Directions:
Look through the material below for "kind". Copy every line that contains it.

+===+

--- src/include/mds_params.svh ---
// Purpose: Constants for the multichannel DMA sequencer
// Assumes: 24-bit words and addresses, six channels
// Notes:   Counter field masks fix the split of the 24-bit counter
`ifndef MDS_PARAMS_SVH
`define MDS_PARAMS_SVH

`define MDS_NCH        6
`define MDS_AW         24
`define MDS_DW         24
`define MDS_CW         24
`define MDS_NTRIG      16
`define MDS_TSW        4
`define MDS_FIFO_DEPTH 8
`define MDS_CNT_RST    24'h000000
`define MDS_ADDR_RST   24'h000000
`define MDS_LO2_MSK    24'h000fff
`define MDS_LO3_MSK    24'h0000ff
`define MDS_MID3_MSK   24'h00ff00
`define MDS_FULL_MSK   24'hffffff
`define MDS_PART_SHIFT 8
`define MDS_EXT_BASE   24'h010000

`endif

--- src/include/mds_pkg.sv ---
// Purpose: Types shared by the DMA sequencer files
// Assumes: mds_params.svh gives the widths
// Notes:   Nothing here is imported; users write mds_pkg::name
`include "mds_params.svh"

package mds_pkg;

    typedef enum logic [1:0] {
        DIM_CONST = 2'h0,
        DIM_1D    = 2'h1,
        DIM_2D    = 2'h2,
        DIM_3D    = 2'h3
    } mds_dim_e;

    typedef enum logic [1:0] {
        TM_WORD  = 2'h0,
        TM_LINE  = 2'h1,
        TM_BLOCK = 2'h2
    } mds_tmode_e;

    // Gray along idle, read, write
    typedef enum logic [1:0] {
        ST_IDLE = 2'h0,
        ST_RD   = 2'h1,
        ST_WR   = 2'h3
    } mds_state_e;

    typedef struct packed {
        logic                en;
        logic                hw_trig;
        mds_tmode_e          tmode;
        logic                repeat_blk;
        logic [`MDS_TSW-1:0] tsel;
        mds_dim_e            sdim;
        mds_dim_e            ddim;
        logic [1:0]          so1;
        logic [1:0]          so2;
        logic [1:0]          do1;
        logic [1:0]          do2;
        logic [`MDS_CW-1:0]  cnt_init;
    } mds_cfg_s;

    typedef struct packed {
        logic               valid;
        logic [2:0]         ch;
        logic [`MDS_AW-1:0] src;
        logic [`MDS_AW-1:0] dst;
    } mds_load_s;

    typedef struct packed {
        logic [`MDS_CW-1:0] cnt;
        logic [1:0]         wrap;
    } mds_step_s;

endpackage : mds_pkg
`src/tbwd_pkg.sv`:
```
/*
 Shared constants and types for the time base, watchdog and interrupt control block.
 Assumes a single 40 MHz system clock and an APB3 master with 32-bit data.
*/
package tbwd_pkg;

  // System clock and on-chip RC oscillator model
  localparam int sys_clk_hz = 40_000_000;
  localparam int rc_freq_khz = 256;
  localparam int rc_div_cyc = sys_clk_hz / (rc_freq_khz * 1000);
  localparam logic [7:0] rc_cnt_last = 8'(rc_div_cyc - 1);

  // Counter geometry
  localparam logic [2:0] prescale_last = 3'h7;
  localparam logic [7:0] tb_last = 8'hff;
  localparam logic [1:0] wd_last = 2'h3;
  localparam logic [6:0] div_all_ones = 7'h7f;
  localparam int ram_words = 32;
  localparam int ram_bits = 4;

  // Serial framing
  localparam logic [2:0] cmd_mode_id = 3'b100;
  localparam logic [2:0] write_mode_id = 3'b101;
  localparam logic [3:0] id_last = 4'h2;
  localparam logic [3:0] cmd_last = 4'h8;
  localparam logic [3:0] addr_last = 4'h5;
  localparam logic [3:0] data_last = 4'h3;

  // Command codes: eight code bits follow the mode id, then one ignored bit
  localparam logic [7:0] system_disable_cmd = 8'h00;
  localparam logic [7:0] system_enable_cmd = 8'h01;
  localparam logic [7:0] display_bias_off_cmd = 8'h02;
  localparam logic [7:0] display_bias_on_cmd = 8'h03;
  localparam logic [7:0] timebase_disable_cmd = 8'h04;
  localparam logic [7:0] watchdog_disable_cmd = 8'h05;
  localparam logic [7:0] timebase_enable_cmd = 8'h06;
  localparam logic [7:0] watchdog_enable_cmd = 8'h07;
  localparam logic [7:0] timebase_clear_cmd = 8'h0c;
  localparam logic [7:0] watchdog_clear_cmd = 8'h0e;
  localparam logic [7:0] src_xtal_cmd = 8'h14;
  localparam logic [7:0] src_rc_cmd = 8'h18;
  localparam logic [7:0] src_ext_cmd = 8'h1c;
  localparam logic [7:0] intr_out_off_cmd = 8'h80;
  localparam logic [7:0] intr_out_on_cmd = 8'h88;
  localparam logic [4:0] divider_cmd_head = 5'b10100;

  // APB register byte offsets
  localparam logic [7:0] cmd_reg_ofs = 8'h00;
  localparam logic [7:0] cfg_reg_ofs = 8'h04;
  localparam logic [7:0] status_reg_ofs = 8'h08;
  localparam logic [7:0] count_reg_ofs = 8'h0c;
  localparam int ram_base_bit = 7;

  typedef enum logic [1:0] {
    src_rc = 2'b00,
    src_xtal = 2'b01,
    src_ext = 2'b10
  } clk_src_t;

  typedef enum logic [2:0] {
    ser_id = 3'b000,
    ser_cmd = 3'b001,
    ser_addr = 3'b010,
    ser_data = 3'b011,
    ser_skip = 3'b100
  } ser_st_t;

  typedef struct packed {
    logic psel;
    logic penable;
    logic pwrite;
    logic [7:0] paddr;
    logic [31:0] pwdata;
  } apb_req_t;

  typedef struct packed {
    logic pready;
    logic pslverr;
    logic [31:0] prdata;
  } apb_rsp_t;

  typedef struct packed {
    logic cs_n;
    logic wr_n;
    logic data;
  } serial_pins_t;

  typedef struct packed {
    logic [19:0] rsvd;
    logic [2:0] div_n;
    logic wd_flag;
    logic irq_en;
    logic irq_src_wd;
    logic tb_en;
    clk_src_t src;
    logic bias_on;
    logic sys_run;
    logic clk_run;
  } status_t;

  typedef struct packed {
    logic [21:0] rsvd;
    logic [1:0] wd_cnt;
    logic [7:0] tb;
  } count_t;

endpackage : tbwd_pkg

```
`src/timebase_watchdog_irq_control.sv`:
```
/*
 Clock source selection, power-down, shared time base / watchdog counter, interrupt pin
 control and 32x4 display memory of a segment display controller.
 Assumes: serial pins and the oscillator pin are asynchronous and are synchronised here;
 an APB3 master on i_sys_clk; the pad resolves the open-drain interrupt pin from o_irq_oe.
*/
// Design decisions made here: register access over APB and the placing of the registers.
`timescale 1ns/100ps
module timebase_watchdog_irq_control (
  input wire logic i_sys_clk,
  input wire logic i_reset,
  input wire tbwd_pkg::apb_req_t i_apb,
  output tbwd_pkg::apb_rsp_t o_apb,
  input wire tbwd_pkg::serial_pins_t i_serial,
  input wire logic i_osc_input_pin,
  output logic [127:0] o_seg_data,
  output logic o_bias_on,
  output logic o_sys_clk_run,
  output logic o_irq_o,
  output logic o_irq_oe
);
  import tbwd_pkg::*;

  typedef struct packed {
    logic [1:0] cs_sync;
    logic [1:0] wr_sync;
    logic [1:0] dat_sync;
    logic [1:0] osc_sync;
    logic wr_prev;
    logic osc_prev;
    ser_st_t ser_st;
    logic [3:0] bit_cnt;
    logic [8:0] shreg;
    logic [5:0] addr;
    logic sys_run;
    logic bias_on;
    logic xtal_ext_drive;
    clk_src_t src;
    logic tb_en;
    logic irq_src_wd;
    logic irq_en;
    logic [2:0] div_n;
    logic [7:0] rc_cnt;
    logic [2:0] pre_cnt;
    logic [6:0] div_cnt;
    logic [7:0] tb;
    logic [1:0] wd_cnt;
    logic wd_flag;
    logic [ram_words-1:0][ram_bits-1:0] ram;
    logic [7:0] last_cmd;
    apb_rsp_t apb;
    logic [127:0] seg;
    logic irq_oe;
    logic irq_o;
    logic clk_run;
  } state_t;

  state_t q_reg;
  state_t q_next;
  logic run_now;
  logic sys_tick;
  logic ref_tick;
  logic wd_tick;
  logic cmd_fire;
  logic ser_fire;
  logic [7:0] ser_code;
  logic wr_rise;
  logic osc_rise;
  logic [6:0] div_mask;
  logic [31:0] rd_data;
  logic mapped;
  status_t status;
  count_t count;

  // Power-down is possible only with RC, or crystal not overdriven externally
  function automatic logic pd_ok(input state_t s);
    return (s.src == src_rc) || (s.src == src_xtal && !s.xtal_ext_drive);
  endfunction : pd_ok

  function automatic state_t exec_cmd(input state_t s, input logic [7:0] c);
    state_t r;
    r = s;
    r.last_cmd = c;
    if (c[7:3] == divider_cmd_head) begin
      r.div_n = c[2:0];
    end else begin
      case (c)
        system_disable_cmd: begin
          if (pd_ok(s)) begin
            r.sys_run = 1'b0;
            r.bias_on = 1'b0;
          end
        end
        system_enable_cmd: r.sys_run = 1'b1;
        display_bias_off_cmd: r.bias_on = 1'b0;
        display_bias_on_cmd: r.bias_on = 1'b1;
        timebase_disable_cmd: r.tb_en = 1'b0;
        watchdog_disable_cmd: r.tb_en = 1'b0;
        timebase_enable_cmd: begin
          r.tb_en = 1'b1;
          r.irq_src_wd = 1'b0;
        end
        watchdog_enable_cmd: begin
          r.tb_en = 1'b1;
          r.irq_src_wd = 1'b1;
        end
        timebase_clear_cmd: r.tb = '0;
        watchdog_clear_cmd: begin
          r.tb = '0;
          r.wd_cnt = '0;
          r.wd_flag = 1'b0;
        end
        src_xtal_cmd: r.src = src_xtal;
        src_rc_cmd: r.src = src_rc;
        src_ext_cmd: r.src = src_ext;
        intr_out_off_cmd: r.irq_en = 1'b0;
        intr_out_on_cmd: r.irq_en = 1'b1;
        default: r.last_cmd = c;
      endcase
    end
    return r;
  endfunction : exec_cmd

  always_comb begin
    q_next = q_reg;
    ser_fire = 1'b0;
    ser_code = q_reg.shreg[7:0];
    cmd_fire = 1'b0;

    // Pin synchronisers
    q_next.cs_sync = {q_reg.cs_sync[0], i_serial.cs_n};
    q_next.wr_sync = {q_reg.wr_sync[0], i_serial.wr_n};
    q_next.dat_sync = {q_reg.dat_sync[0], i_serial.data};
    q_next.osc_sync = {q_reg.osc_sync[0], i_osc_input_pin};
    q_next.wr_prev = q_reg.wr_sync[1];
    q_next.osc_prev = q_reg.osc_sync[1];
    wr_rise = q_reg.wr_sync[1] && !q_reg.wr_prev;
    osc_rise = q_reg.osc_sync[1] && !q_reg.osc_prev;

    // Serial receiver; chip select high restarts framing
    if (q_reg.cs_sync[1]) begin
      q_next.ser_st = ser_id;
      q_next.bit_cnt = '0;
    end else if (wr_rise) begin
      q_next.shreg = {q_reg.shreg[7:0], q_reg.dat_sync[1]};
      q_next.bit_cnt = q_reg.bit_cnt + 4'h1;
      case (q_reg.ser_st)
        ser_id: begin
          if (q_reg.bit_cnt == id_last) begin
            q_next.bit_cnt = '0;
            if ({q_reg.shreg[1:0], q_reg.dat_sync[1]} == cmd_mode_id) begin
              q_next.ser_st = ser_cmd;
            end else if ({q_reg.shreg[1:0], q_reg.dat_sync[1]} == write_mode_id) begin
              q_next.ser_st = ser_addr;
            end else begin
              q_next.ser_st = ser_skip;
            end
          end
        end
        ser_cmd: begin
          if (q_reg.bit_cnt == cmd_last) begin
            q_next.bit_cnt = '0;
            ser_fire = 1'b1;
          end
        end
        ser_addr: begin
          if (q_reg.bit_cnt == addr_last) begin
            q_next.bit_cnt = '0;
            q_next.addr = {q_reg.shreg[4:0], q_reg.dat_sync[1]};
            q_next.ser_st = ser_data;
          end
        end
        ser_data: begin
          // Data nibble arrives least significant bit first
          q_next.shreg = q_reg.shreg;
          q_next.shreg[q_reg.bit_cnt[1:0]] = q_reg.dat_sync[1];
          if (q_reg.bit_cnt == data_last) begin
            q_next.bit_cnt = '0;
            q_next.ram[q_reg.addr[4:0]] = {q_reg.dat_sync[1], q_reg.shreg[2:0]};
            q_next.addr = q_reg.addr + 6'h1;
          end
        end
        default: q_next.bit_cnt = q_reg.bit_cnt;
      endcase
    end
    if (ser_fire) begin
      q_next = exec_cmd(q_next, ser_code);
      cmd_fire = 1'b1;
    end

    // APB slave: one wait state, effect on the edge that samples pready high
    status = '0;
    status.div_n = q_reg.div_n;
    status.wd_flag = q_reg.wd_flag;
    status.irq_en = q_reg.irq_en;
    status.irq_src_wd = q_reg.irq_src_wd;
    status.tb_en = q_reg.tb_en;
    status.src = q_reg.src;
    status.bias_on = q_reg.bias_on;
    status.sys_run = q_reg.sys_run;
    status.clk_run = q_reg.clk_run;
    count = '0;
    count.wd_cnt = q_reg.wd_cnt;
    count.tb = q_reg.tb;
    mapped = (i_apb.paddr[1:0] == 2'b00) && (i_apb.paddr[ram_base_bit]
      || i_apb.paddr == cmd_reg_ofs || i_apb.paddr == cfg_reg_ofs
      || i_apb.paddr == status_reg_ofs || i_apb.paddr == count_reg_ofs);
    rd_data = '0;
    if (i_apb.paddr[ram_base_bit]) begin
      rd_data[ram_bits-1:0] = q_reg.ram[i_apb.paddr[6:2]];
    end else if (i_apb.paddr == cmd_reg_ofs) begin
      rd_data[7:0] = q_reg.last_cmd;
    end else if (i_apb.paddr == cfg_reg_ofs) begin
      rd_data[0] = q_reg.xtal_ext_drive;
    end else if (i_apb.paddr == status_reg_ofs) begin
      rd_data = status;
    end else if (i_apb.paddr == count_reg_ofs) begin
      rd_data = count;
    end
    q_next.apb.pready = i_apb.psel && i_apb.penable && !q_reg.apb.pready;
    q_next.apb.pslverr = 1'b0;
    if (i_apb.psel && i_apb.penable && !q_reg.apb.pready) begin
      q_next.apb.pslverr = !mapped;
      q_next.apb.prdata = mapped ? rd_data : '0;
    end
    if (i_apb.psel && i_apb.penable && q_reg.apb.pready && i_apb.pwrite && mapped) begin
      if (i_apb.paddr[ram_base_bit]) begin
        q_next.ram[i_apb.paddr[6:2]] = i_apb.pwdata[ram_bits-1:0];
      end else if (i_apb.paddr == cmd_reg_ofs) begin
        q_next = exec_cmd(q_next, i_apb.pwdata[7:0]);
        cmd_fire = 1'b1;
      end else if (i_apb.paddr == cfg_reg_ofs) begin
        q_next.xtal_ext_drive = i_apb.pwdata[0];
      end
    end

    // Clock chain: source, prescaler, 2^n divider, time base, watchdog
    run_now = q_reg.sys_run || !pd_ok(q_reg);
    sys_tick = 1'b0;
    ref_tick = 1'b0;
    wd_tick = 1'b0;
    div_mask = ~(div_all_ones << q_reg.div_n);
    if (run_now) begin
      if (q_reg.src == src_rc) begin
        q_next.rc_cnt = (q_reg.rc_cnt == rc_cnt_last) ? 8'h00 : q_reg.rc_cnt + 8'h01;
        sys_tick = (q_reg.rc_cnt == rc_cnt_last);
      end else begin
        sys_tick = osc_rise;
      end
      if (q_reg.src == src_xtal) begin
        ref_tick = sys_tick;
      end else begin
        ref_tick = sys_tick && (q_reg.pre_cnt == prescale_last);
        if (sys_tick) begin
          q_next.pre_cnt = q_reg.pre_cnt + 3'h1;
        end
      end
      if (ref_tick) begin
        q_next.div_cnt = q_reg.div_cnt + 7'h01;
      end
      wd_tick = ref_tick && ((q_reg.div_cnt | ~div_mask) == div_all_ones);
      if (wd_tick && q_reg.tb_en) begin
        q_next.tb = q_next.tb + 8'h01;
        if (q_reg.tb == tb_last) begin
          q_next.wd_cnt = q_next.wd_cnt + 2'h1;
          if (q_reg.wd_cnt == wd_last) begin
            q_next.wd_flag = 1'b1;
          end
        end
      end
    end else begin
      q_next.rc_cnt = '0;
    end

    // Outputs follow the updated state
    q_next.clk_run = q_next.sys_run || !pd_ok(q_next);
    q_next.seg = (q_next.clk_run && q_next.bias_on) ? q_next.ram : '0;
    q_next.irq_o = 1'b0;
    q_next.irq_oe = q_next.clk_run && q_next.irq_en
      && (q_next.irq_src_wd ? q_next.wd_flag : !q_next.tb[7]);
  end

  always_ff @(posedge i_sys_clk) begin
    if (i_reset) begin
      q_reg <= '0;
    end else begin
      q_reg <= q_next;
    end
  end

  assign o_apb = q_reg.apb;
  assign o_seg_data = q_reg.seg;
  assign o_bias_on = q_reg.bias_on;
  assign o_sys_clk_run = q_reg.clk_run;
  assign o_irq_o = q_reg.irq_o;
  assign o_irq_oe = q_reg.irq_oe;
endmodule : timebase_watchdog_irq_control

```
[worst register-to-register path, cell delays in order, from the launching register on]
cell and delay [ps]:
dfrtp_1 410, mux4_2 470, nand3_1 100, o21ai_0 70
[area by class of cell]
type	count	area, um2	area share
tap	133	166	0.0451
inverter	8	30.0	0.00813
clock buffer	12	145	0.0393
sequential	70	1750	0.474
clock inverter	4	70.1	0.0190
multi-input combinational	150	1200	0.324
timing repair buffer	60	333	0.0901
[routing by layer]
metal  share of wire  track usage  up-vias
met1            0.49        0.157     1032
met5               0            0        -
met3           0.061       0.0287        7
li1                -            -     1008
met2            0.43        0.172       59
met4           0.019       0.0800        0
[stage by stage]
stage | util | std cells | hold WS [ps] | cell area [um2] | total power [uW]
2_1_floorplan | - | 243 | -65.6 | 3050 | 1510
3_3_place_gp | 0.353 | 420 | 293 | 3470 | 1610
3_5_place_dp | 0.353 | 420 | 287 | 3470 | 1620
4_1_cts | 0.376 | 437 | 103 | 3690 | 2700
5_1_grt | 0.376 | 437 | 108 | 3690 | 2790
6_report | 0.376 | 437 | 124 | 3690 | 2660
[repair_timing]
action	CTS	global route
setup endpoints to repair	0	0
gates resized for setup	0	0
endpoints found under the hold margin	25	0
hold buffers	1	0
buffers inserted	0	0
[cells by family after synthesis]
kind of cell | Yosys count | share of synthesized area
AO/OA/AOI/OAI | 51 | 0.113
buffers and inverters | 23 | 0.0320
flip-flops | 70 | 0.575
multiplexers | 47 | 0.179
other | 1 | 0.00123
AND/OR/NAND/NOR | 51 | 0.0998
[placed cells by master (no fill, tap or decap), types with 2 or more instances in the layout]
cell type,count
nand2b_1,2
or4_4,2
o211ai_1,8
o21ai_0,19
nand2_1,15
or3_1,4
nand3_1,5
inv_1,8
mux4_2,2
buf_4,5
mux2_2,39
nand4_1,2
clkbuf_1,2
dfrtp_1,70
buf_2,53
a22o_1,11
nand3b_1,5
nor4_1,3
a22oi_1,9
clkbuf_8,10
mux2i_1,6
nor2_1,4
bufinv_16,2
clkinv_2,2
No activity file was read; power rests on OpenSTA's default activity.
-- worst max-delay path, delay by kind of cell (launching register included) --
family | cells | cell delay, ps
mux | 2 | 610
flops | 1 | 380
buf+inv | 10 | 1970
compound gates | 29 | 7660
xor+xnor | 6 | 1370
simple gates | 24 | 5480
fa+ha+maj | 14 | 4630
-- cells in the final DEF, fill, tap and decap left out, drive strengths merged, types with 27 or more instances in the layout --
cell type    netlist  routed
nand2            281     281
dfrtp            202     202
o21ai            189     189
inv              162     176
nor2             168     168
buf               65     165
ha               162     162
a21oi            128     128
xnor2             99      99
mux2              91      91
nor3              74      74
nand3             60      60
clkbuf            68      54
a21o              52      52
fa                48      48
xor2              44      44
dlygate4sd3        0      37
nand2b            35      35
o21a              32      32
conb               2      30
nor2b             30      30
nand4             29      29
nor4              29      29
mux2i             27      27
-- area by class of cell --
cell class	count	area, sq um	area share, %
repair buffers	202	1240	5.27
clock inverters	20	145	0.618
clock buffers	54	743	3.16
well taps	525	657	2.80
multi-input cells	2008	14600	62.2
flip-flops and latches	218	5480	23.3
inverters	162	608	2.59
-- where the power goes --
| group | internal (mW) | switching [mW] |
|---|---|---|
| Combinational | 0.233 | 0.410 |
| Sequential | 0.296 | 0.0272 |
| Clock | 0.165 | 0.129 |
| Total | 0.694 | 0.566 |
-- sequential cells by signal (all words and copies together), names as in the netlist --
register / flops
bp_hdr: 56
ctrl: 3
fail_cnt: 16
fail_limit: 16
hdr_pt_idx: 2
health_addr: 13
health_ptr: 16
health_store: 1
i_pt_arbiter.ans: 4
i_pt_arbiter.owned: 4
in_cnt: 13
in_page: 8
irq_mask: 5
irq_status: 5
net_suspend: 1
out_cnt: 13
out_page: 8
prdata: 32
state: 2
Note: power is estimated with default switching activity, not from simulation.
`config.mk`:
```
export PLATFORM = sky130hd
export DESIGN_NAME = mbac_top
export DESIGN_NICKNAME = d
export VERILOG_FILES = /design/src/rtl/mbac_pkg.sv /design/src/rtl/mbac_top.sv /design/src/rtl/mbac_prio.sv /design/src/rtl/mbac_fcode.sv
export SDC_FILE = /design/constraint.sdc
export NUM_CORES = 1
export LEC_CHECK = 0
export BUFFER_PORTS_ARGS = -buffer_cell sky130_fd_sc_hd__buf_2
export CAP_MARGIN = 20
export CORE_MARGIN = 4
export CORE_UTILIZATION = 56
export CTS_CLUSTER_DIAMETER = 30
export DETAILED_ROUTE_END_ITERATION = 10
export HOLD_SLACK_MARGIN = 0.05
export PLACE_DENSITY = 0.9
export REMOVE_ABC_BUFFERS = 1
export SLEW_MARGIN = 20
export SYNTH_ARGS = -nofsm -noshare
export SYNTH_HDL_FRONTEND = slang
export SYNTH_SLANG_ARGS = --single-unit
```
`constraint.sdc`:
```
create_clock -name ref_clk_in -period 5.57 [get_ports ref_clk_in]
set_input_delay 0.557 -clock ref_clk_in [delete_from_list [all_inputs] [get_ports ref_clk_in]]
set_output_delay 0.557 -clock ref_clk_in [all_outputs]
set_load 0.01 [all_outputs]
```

+===+

Task solution:
kind of cell | Yosys count | share of synthesized area
-- worst max-delay path, delay by kind of cell (launching register included) --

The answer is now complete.